## WHAT YOU SHOULD DO
Everything from the line that contains "export PLATFORM = sky130hd" to the end of the listing below, both ends included, is to be transcribed word for word, and nothing else.

## TASK INPUTS
$ cat config.mk
export PLATFORM = sky130hd
export DESIGN_NAME = ast_mem_arbiter_sv
export DESIGN_NICKNAME = d
export VERILOG_FILES = /design/src/rtl/ast_mem_arb_pkg.sv /design/src/rtl/ast_mem_arb_rdpipe_sv.sv /design/src/rtl/ast_mem_arbiter_sv.sv
export SDC_FILE = /design/constraint.sdc
export NUM_CORES = 1
export LEC_CHECK = 0
export ABC_AREA = 1
export BUFFER_PORTS_ARGS = -buffer_cell sky130_fd_sc_hd__buf_2
export CORE_MARGIN = 2
export CORE_UTILIZATION = 47
export DETAILED_ROUTE_END_ITERATION = 8
export PLACE_DENSITY = 0.85
export SYNTH_ARGS = -nofsm -noshare
export SYNTH_HDL_FRONTEND = slang
export SYNTH_SLANG_ARGS = --single-unit
$ cat constraint.sdc
create_clock -name clk -period 1.9 [get_ports clk]
set_clock_uncertainty 0.1 [all_clocks]
set_input_delay 0.19 -clock clk [delete_from_list [all_inputs] [get_ports clk]]
set_output_delay 0.19 -clock clk [all_outputs]
set_load 0.005 [all_outputs]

## PROBLEM SOLUTION
export PLATFORM = sky130hd
export DESIGN_NAME = ast_mem_arbiter_sv
export DESIGN_NICKNAME = d
export VERILOG_FILES = /design/src/rtl/ast_mem_arb_pkg.sv /design/src/rtl/ast_mem_arb_rdpipe_sv.sv /design/src/rtl/ast_mem_arbiter_sv.sv
export SDC_FILE = /design/constraint.sdc
export NUM_CORES = 1
export LEC_CHECK = 0
export ABC_AREA = 1
export BUFFER_PORTS_ARGS = -buffer_cell sky130_fd_sc_hd__buf_2
export CORE_MARGIN = 2
export CORE_UTILIZATION = 47
export DETAILED_ROUTE_END_ITERATION = 8
export PLACE_DENSITY = 0.85
export SYNTH_ARGS = -nofsm -noshare
export SYNTH_HDL_FRONTEND = slang
export SYNTH_SLANG_ARGS = --single-unit
$ cat constraint.sdc
create_clock -name clk -period 1.9 [get_ports clk]
set_clock_uncertainty 0.1 [all_clocks]
set_input_delay 0.19 -clock clk [delete_from_list [all_inputs] [get_ports clk]]
set_output_delay 0.19 -clock clk [all_outputs]
set_load 0.005 [all_outputs]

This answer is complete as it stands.